The strengths of this study include three samples of breast cancer survivors at different points in survivorship as well as the stringent exclusionary criteria eliminating potential confounds that are known to impact cognitive function. The repeated measurement of cognitive symptoms in Studies 1 and 2 provide a more robust estimate of the effect of PPI use on cognition – an additional strength. However, PPI use was not manipulated, limiting causal interpretations of findings. PPI use prior to the study and continuity of use between visits were not measured and could not be reliably ascertained from medical records, as over-the-counter, unsupervised use is common. Additionally, unequal PPI group sizes reduce the reliability of the findings. Importantly, only self-reported cognitive outcomes were assessed in this study, and the question remains whether PPI use relates to objective measures of cognitive function. Another question for further investigation is whether the observed PPI-related cognitive differences are clinically significant. PPI-induced biological changes (i.e., microbiota changes) make causal pathways plausible, and signal the need for a prospective trial with breast cancer survivors measuring both self-reported and objective cognitive function, mindful that self-report could capture subtle decline that objective measures may miss [11,14].
Conclusions
The current studies provide initial evidence that PPI use may impair cognitive function – including both memory and concentration – in breast cancer survivors. Due to their cancer history, this population may be particularly susceptible to PPI-related cognitive problems. The severity of PPI-users’ memory and concentration problems were on par with those reported by patients currently undergoing chemotherapy in a large observational study, whereas PPI non-users’ reported severity aligned more closely with those of cancer survivors several months post-treatment.
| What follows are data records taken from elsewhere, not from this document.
**config.mk**
```make
export PLATFORM = sky130hd
export DESIGN_NAME = unidad_control_id_flat
export DESIGN_NICKNAME = d
export VERILOG_FILES = /design/src/rtl/unidad_control_id_pkg.sv /design/src/rtl/unidad_control_id_if.sv /design/src/rtl/marcador_registros.sv /design/src/rtl/unidad_control_id.sv /design/src/flat_wrapper.sv
export SDC_FILE = /design/constraint.sdc
export NUM_CORES = 1
export LEC_CHECK = 0
export BUFFER_PORTS_ARGS = -buffer_cell sky130_fd_sc_hd__buf_2
export CORE_AREA = 2 2 108 68
export DETAILED_ROUTE_END_ITERATION = 16
export DIE_AREA = 0 0 110 70
export PLACE_DENSITY = 0.74
export SLEW_MARGIN = 40
export SYNTH_ARGS = -nofsm -noshare
export SYNTH_HDL_FRONTEND = slang
export SYNTH_SLANG_ARGS = --single-unit
```
**constraint.sdc**
```tcl
create_clock -name clk -period 2.05 [get_ports clk]
set_clock_uncertainty 0.1 [all_clocks]
set_input_delay 0.205 -clock clk [delete_from_list [all_inputs] [get_ports clk]]
set_output_delay 0.205 -clock clk [all_outputs]
set_load 0.02 [all_outputs]
```
**src/rtl/unidad_control_id_pkg.sv**
```systemverilog
// unidad_control_pkg: opcodes, field positions and the control bundle
// shared by the ID control unit and the pipeline registers it feeds.
package unidad_control_pkg;
  localparam logic [3:0] OP_NOP   = 4'h0;
  localparam logic [3:0] OP_VADD  = 4'h1;
  localparam logic [3:0] OP_VSUB  = 4'h2;
  localparam logic [3:0] OP_VMUL  = 4'h3;
  localparam logic [3:0] OP_SADD  = 4'h4;
  localparam logic [3:0] OP_SSUB  = 4'h5;
  localparam logic [3:0] OP_SMUL  = 4'h6;
  localparam logic [3:0] OP_VSADD = 4'h7;
  localparam logic [3:0] OP_VLD   = 4'h8;
  localparam logic [3:0] OP_VST   = 4'h9;
  localparam logic [3:0] OP_SLD   = 4'hA;
  localparam logic [3:0] OP_SST   = 4'hB;
  localparam logic [3:0] OP_SADDI = 4'hC;

  localparam logic [1:0] SV_VV  = 2'b00;
  localparam logic [1:0] SV_VS  = 2'b01;
  localparam logic [1:0] SV_SS  = 2'b10;
  localparam logic [1:0] SV_MEM = 2'b11;

  localparam int INSTR_W = 14;
  localparam int OP_MSB  = 13;
  localparam int OP_LSB  = 10;
  localparam int RD_MSB  = 9;
  localparam int RD_LSB  = 7;
  localparam int RS1_MSB = 6;
  localparam int RS1_LSB = 4;
  localparam int RS2_MSB = 3;
  localparam int RS2_LSB = 1;

  typedef struct packed {
    logic       reg_rdv;
    logic       reg_rds;
    logic       sel_dest;
    logic       sel_op;
    logic       sel_int;
    logic [1:0] sel_vec;
    logic [3:0] opcode;
    logic       sum_mem;
    logic       sel_mem;
    logic       sel_data;
    logic       mem_wr;
    logic       sel_wb;
    logic       reg_wrv;
    logic       reg_wrs;
  } ctrl_t;

  localparam int CTRL_W = $bits(ctrl_t);

  typedef struct packed {
    logic rs1_s;
    logic rs1_v;
    logic rs2_s;
    logic rs2_v;
  } src_t;

  function automatic logic is_reserved(input logic [3:0] op);
    return op > OP_SADDI;
  endfunction
endpackage

```
**src/rtl/unidad_control_id_if.sv**
```systemverilog
// unidad_control_id_if: fetch-side handshake plus the control bundle
// presented to the EXE/MEM/WB pipeline registers.
interface unidad_control_id_if;
  logic        instr_valid_in;
  logic [13:0] instruction_in;
  logic        flush_in;
  logic        stall_out;
  logic        illegal_out;
  logic [13:0] instruction_out;
  logic        reg_rdv;
  logic        reg_rds;
  logic        sel_dest;
  logic        sel_op;
  logic        sel_int;
  logic [1:0]  sel_vec;
  logic [3:0]  opcode;
  logic        sum_mem;
  logic        sel_mem;
  logic        sel_data;
  logic        mem_wr;
  logic        sel_wb;
  logic        reg_wrv;
  logic        reg_wrs;

  modport master (
    output instr_valid_in, instruction_in, flush_in,
    input  stall_out, illegal_out, instruction_out, reg_rdv, reg_rds, sel_dest,
           sel_op, sel_int, sel_vec, opcode, sum_mem, sel_mem, sel_data, mem_wr,
           sel_wb, reg_wrv, reg_wrs
  );

  modport slave (
    input  instr_valid_in, instruction_in, flush_in,
    output stall_out, illegal_out, instruction_out, reg_rdv, reg_rds, sel_dest,
           sel_op, sel_int, sel_vec, opcode, sum_mem, sel_mem, sel_data, mem_wr,
           sel_wb, reg_wrv, reg_wrs
  );
endinterface

```
**src/rtl/marcador_registros.sv**
```systemverilog
// marcador_registros: per-register pending-write down-counters for one
// register file; a register is pending while its counter is nonzero.
module marcador_registros #(
  parameter int WB_LAT = 3,
  parameter int NREG = 8,
  localparam int IW = $clog2(NREG)
) (
  input  logic            clk,
  input  logic            rst_n,
  input  logic            load,
  input  logic [IW-1:0]   idx,
  output logic [NREG-1:0] pending
);
  // The issue cycle is the first of the WB_LAT cycles, so only WB_LAT-1 remain to block readers.
  localparam logic [1:0] LOAD = 2'(WB_LAT - 1);
  logic [1:0] cnt_d [NREG];
  logic [1:0] cnt_q [NREG];
  always_comb begin
    for (int i = 0; i < NREG; i++) begin
      cnt_d[i] = (load && idx == IW'(i)) ? LOAD : (cnt_q[i] != 2'd0 ? cnt_q[i] - 2'd1 : 2'd0);
      pending[i] = cnt_q[i] != 2'd0;
    end
  end
  always_ff @(posedge clk or negedge rst_n) begin
    if (!rst_n) begin
      for (int i = 0; i < NREG; i++) cnt_q[i] <= 2'd0;
    end else begin
      cnt_q <= cnt_d;
    end
  end
endmodule

```
**src/rtl/unidad_control_id.sv**
```systemverilog
// unidad_control_id: ID-stage decode, RAW scoreboard and stall/bubble
// insertion in front of the EXE/MEM/WB pipeline register.
module unidad_control_id
  import unidad_control_pkg::*;
#(
  parameter int WB_LAT = 3,
  parameter int NREG = 8
) (
  input logic clk,
  input logic rst_n,
  unidad_control_id_if.slave bus
);
  function automatic ctrl_t decode(input logic [3:0] op);
    ctrl_t c;
    c = '0;
    c.opcode = op;
    case (op)
      OP_VADD, OP_VSUB, OP_VMUL: begin
        c.reg_rdv = 1'b1; c.sel_dest = 1'b1; c.reg_wrv = 1'b1; c.sel_vec = SV_VV;
      end
      OP_SADD, OP_SSUB, OP_SMUL: begin
        c.reg_rds = 1'b1; c.reg_wrs = 1'b1; c.sel_vec = SV_SS;
      end
      OP_VSADD: begin
        c.reg_rdv = 1'b1; c.reg_rds = 1'b1; c.sel_dest = 1'b1; c.reg_wrv = 1'b1; c.sel_vec = SV_VS;
      end
      OP_SADDI: begin
        c.reg_rds = 1'b1; c.sel_op = 1'b1; c.reg_wrs = 1'b1; c.sel_vec = SV_SS;
      end
      OP_VLD: begin
        c.sum_mem = 1'b1; c.sel_vec = SV_MEM; c.reg_rds = 1'b1; c.sel_wb = 1'b1;
        c.sel_mem = 1'b1; c.sel_dest = 1'b1; c.reg_wrv = 1'b1;
      end
      OP_VST: begin
        c.sum_mem = 1'b1; c.sel_vec = SV_MEM; c.reg_rds = 1'b1; c.mem_wr = 1'b1;
        c.sel_mem = 1'b1; c.sel_data = 1'b1; c.reg_rdv = 1'b1;
      end
      OP_SLD: begin
        c.sum_mem = 1'b1; c.sel_vec = SV_MEM; c.reg_rds = 1'b1; c.sel_wb = 1'b1; c.reg_wrs = 1'b1;
      end
      OP_SST: begin
        c.sum_mem = 1'b1; c.sel_vec = SV_MEM; c.reg_rds = 1'b1; c.mem_wr = 1'b1;
      end
      default: c = '0;
    endcase
    c.sel_int = (op == OP_VMUL) || (op == OP_SMUL);
    return c;
  endfunction

  function automatic src_t sources(input logic [3:0] op);
    src_t s;
    s.rs1_v = op inside {OP_VADD, OP_VSUB, OP_VMUL, OP_VSADD};
    s.rs1_s = op inside {OP_SADD, OP_SSUB, OP_SMUL, OP_SADDI, OP_VLD, OP_VST, OP_SLD, OP_SST};
    s.rs2_v = op inside {OP_VADD, OP_VSUB, OP_VMUL, OP_VST};
    s.rs2_s = op inside {OP_SADD, OP_SSUB, OP_SMUL, OP_VSADD, OP_SST};
    return s;
  endfunction

  logic [3:0]         op;
  logic [2:0]         rd, rs1, rs2;
  logic [NREG-1:0]    pend_s, pend_v;
  src_t               src;
  ctrl_t              dec, ctrl_d, ctrl_q;
  logic               raw, live, go, illegal_d, illegal_q;
  logic [INSTR_W-1:0] instr_d, instr_q;

  always_comb begin
    op = bus.instruction_in[OP_MSB:OP_LSB];
    rd = bus.instruction_in[RD_MSB:RD_LSB];
    rs1 = bus.instruction_in[RS1_MSB:RS1_LSB];
    rs2 = bus.instruction_in[RS2_MSB:RS2_LSB];
    dec = decode(op);
    src = sources(op);
    raw = (src.rs1_s & pend_s[rs1]) | (src.rs1_v & pend_v[rs1]) |
          (src.rs2_s & pend_s[rs2]) | (src.rs2_v & pend_v[rs2]);
    live = bus.instr_valid_in & ~bus.flush_in;
    go = live & ~raw;
    ctrl_d = go ? dec : '0;
    instr_d = go ? bus.instruction_in : '0;
    illegal_d = go & is_reserved(op);
  end

  assign bus.stall_out = live & raw;

  marcador_registros #(.WB_LAT(WB_LAT), .NREG(NREG)) u_sb_s (
    .clk(clk), .rst_n(rst_n), .load(go & dec.reg_wrs), .idx(rd), .pending(pend_s)
  );

  marcador_registros #(.WB_LAT(WB_LAT), .NREG(NREG)) u_sb_v (
    .clk(clk), .rst_n(rst_n), .load(go & dec.reg_wrv), .idx(rd), .pending(pend_v)
  );

  always_ff @(posedge clk or negedge rst_n) begin
    if (!rst_n) begin
      ctrl_q <= '0;
      instr_q <= '0;
      illegal_q <= 1'b0;
    end else begin
      ctrl_q <= ctrl_d;
      instr_q <= instr_d;
      illegal_q <= illegal_d;
    end
  end

  assign bus.illegal_out = illegal_q;
  assign bus.instruction_out = instr_q;
  assign bus.reg_rdv = ctrl_q.reg_rdv;
  assign bus.reg_rds = ctrl_q.reg_rds;
  assign bus.sel_dest = ctrl_q.sel_dest;
  assign bus.sel_op = ctrl_q.sel_op;
  assign bus.sel_int = ctrl_q.sel_int;
  assign bus.sel_vec = ctrl_q.sel_vec;
  assign bus.opcode = ctrl_q.opcode;
  assign bus.sum_mem = ctrl_q.sum_mem;
  assign bus.sel_mem = ctrl_q.sel_mem;
  assign bus.sel_data = ctrl_q.sel_data;
  assign bus.mem_wr = ctrl_q.mem_wr;
  assign bus.sel_wb = ctrl_q.sel_wb;
  assign bus.reg_wrv = ctrl_q.reg_wrv;
  assign bus.reg_wrs = ctrl_q.reg_wrs;
endmodule

```
**src/flat_wrapper.sv**
```systemverilog
// flat-port wrapper written by rule: the top's interface ports become plain ports
module unidad_control_id_flat import unidad_control_pkg::*;
#(
  parameter int WB_LAT = 3,
  parameter int NREG = 8
)
  (clk, rst_n, bus_instr_valid_in, bus_instruction_in, bus_flush_in, bus_stall_out, bus_illegal_out, bus_instruction_out, bus_reg_rdv, bus_reg_rds, bus_sel_dest, bus_sel_op, bus_sel_int, bus_sel_vec, bus_opcode, bus_sum_mem, bus_sel_mem, bus_sel_data, bus_mem_wr, bus_sel_wb, bus_reg_wrv, bus_reg_wrs);
  unidad_control_id_if bus_i ();
  input logic clk;
  input logic rst_n;
  input wire logic [$bits(bus_i.instr_valid_in)-1:0] bus_instr_valid_in;
  input wire logic [$bits(bus_i.instruction_in)-1:0] bus_instruction_in;
  input wire logic [$bits(bus_i.flush_in)-1:0] bus_flush_in;
  output wire logic [$bits(bus_i.stall_out)-1:0] bus_stall_out;
  output wire logic [$bits(bus_i.illegal_out)-1:0] bus_illegal_out;
  output wire logic [$bits(bus_i.instruction_out)-1:0] bus_instruction_out;
  output wire logic [$bits(bus_i.reg_rdv)-1:0] bus_reg_rdv;
  output wire logic [$bits(bus_i.reg_rds)-1:0] bus_reg_rds;
  output wire logic [$bits(bus_i.sel_dest)-1:0] bus_sel_dest;
  output wire logic [$bits(bus_i.sel_op)-1:0] bus_sel_op;
  output wire logic [$bits(bus_i.sel_int)-1:0] bus_sel_int;
  output wire logic [$bits(bus_i.sel_vec)-1:0] bus_sel_vec;
  output wire logic [$bits(bus_i.opcode)-1:0] bus_opcode;
  output wire logic [$bits(bus_i.sum_mem)-1:0] bus_sum_mem;
  output wire logic [$bits(bus_i.sel_mem)-1:0] bus_sel_mem;
  output wire logic [$bits(bus_i.sel_data)-1:0] bus_sel_data;
  output wire logic [$bits(bus_i.mem_wr)-1:0] bus_mem_wr;
  output wire logic [$bits(bus_i.sel_wb)-1:0] bus_sel_wb;
  output wire logic [$bits(bus_i.reg_wrv)-1:0] bus_reg_wrv;
  output wire logic [$bits(bus_i.reg_wrs)-1:0] bus_reg_wrs;
  assign bus_i.instr_valid_in = bus_instr_valid_in;
  assign bus_i.instruction_in = bus_instruction_in;
  assign bus_i.flush_in = bus_flush_in;
  assign bus_stall_out = bus_i.stall_out;
  assign bus_illegal_out = bus_i.illegal_out;
  assign bus_instruction_out = bus_i.instruction_out;
  assign bus_reg_rdv = bus_i.reg_rdv;
  assign bus_reg_rds = bus_i.reg_rds;
  assign bus_sel_dest = bus_i.sel_dest;
  assign bus_sel_op = bus_i.sel_op;
  assign bus_sel_int = bus_i.sel_int;
  assign bus_sel_vec = bus_i.sel_vec;
  assign bus_opcode = bus_i.opcode;
  assign bus_sum_mem = bus_i.sum_mem;
  assign bus_sel_mem = bus_i.sel_mem;
  assign bus_sel_data = bus_i.sel_data;
  assign bus_mem_wr = bus_i.mem_wr;
  assign bus_sel_wb = bus_i.sel_wb;
  assign bus_reg_wrv = bus_i.reg_wrv;
  assign bus_reg_wrs = bus_i.reg_wrs;
  unidad_control_id #(.WB_LAT(WB_LAT), .NREG(NREG)) u_core (.clk(clk), .rst_n(rst_n), .bus(bus_i));
endmodule
```
==> flow_summary.ini <==
[status]
outcome = complete, but fails checks
violations = setup timing

[final_layout]
area_delta_synth_final_pct = 31.1
nets = 372
instances_no_fill = 450
diodes = 0
drive_above_1_share_pct = 36.8

[logic_synthesis]
async_flop_share_pct = 100
synth_edf_count = 0
yosys.cell_types.count = 43
syn_area_per_cell_um2 = 10.7
syn_area_mm2 = 0.00297
netlist_instances = 278
yosysWarnings = 0
syn_nets = 296
synth_seq_area_share_pct = 53.9
ys_seq_elements = 64
synthFlopType = dfrtp_1

[route]
wire_per_inst_um = 16.5
num_vias = 2453
finalWirelength_um = 7410
first_pass_iters = 4
vias_per_cell = 5.45
drt_iter0_drc = 201
antenna_left = 0
drc_errors = 0

[worst_setup_path]
path_class = register to output port
arrival_ns = 2.06
cpMaxStageDelayCell = dfrtp_1
cp_cell_sequence = nor4b_4, a311oi_2, a32oi_2, o22a_1, o211a_1, nor2_2, buf_6
crit_path_end_kind = output port
max_stage_delay_ns = 0.43
worst_ep_required_time_ns = 1.75
path_max_fanout = 4
cp-start-kind = register

[clock_network]
clk_pin_slew_ns = 0.07
cts-root-buf = clkbuf_8
cts_buffers = 9
cts_tree = done
insertion_delay_ns = 0.35
clock_path_buffers = 2
cts.sinks = 64
htreeDepth = 3

[place]
numPortBuffers = 51
placed_cells = 418
hpwl_um = 5080
place_congestion = 0.884
place_ws_ns = -0.0690

[pwr]
p_per_area_mw_per_mm2 = 804
power_leakage_nw = 1.89
vdd_drop_max_mv = 0.319

[sta]
max_freq_mhz = 422
finalHoldViolCount = 0
finalCriticalPeriod_ns = 2.37
maxSlewViolCount = 0
finalSetupViolCount = 55
tightestPinTransition_ns = 0.410
grt_setup_unrepaired = true
timing.max_slew.rel_slack_pct = 72.4
fin_ws_ns = -0.319
fin_crit_sh_pct = 116

[global_route]
grt_first_pass_wirelength_um = 11900
grt_usage_pct = 20.5
grt_max_degree = 65
antenna_found_initial = 0
grt_pass1_vias = 2399
gr-total-overflow = 0

[floorplan]
io_pins = 52
core_mm2 = 0.00688
fp-row-count = 24
die_w_um = 110
die_h_um = 70
start_util_pct = 43.2
die-area_mm2 = 0.00770

[hold_path]
min_path_type = input pin to register

[run]
cap_violations = 0
[through the flow]
step / hold slack, ns / instance area [µm²] / util (%) / setup TNS [ns] / power (mW)
floorplan: -0.191 / 2970 / - / 0 / 1.57
global route: 0.0390 / 3890 / 56.6 / -11.57 / 3.24
detailed placement: 0.146 / 3360 / 48.9 / -1.36 / 1.70
global placement: 0.143 / 3360 / 48.9 / -0.0197 / 1.69
CTS: 0.0364 / 3820 / 55.6 / -1.71 / 3.13
finish: 0.0467 / 3890 / 56.6 / -7.57 / 3.13
[cell usage after synthesis, drive strengths merged (2+ instances only)]
cell type  number  area (µm²)
dfrtp          64        1600
nor2           35         131
a21oi          18        90.1
buf            15         124
inv            15        56.3
nand2b         14        87.6
a311oi         13         164
nor3           12        70.1
a32o           10         100
and3           10        62.6
nand2           9        33.8
nor4            8        56.3
a22o            6        52.6
clkbuf          6        22.5
a31oi           5        31.3
nor2b           5        31.3
nor4b           5        43.8
o21ai           4        20.0
nand4           3        18.8
o211a           3        30.0
a32oi           2        25.0
nand3           2        10.0
nor3b           2        15.0
o21a            2        15.0
[sequential cells by signal (all words and copies together), names as in the netlist, 2 cells and up]
register,cells
u_core.u_sb_s.cnt_q,16
u_core.u_sb_v.cnt_q,16
u_core.bus.instruction_out,14
u_core.bus.opcode,4
u_core.bus.sel_vec,2
[routing by layer]
layer / GRT usage, % / routed length [µm] / vias up
met5: 0 / 0 / -
met4: 5.77 / 97 / 0
met3: 8.31 / 550 / 11
met2: 28.4 / 3170 / 88
met1: 29.4 / 3600 / 1189
li1: - / - / 1165
[placed cells by master (no fill, tap or decap), types with 3 or more instances in the layout]
| master | Yosys | routed |
|---|---|---|
| a21oi_1 | 18 | 17 |
| a22o_1 | 6 | 6 |
| a311oi_1 | 5 | 3 |
| a311oi_2 | 8 | 10 |
| a31oi_1 | 5 | 5 |
| a32o_1 | 10 | 10 |
| and3_1 | 10 | 8 |
| buf_2 | 5 | 50 |
| buf_4 | 4 | 24 |
| buf_6 | 4 | 6 |
| bufinv_16 | 0 | 3 |
| clkbuf_8 | 0 | 10 |
| dfrtp_1 | 64 | 64 |
| inv_1 | 15 | 15 |
| nand2_1 | 9 | 9 |
| nand2b_1 | 14 | 14 |
| nand4_1 | 3 | 3 |
| nor2_1 | 35 | 32 |
| nor2_2 | 0 | 3 |
| nor2b_1 | 5 | 5 |
| nor3_1 | 10 | 5 |
| nor3_2 | 2 | 7 |
| nor4_1 | 7 | 6 |
| nor4b_1 | 5 | 3 |
[cell type report]
type	instances	area (µm²)
clock inverters	6	115
clock buffers	10	138
multi-input cells	178	1270
flip-flops and latches	64	1600
inverters	15	56.3
well taps	91	114
repair buffers	86	601
fillers	581	2980
[path summary, 6_finish.rpt]
| check | slack, ns | startpoint | to | cells past startpoint |
|---|---|---|---|---|
| max | -0.32 | u_core.u_sb_s.cnt_q[13] | bus_stall_out | 7 |
| min | 0.05 | bus_instruction_in[11] | u_core.bus.sel_mem | 2 |
| max reg2reg | -0.21 | u_core.u_sb_s.cnt_q[13] | u_core.bus.sel_op | 9 |
| min reg2reg | 0.37 | u_core.u_sb_v.cnt_q[2] | u_core.u_sb_v.cnt_q[2] | 1 |
| max in group asynchronous | 1.28 | rst_n | u_core.u_sb_v.cnt_q[5] | 3 |
| min in group asynchronous | 0.29 | rst_n | u_core.bus.opcode[0] | 3 |
[power breakdown]
part,total [mW],internal (mW),switching (mW)
sequential,1.30,1.29,0.00991
clock,1.36,0.846,0.515
combinational,0.470,0.197,0.273
total,3.13,2.33,0.798
[worst max-delay path: cells and delay by family, from the launching register on]
kind / cells / cell delay (ns)
DFF: 1 / 0.43
buffers and inverters: 1 / 0.13
and+or+nand+nor: 2 / 0.36
AOI/OAI and AO/OA: 4 / 0.78
[cells by family after synthesis]
group           synth area share [%]
simple gates                    19.8
compound gates                  19.1
flops                           53.9
buf+inv                         6.82
xor+xnor                       0.295
[timing repair]
| action | in CTS | in global routing |
|---|---|---|
| setup endpoints to repair | 48 | 63 |
| buffers inserted | 12 | 6 |
| pin swaps | 9 | 12 |
| gates resized for setup | 18 | 18 |
| endpoints found under the hold margin | 65 | 0 |
| hold buffers | 2 | 0 |
| cloned | 1 | 1 |
(Power assumes the default switching activity.)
PPI-related cognitive symptoms may impair breast cancer survivors’ quality of life, and therefore deserve further investigation.
Supplementary Material
Table 1:
PPI Users (n = 36) | Non-users (n = 173) | ||||
---|---|---|---|---|---|
Measure | N (%) | M (SD) | N (%) | M (SD) | |
Age | 59.6(12.8)* | 54.8(11.1)* | |||
Comorbidities | 1.1(1.5) | 0.7(1.3) | |||
Months before cancer tx | 0.5(0.5) | 0.7(0.6) | |||
Race (% White) | 25(69%) | 138(80%) | |||
Education | High School | 16(44%) | 44(26%) | ||
Some College | 6(17%) | 37(22%) | |||
College Grad | 6(17%) | 44(26%) | |||
Grad Training | 8(22%) | 47(27%) | |||
Chemo tx (% Yes) | 13(36%) | 77(45%) | |||
Radiation tx (% Yes) | 20(56%) | 92(53%) | |||
Hormone tx (% Yes) | 22(60%) | 122(71%) | |||
CES-D score | 17.3(10.1) | 16.4(10.8) | |||
Cancer Stage | Stage 0 | 5(14%) | 34(20%) | ||
Stage I | 20(56%) | 72(42%) | |||
Stage II | 9(25%) | 46(27%) | |||
Stage III | 2(6%) | 19(11%) |
p<0.05
Acknowledgments
This study was supported in part by NIH grants: R01 CA186251, R01 CA126857, R01 CA131029, R01 CA186720, K05 CA172296, UL1RR025755, and T32 DE014320.
Glossary
- PPI
Proton Pump Inhibitor
- BCPT
Breast Cancer Prevention Trial
- FACT-cog
Functional Assessment of Cancer Therapy cognitive scale
Footnotes
Conflicts of Interest: The authors had no conflicts of interest.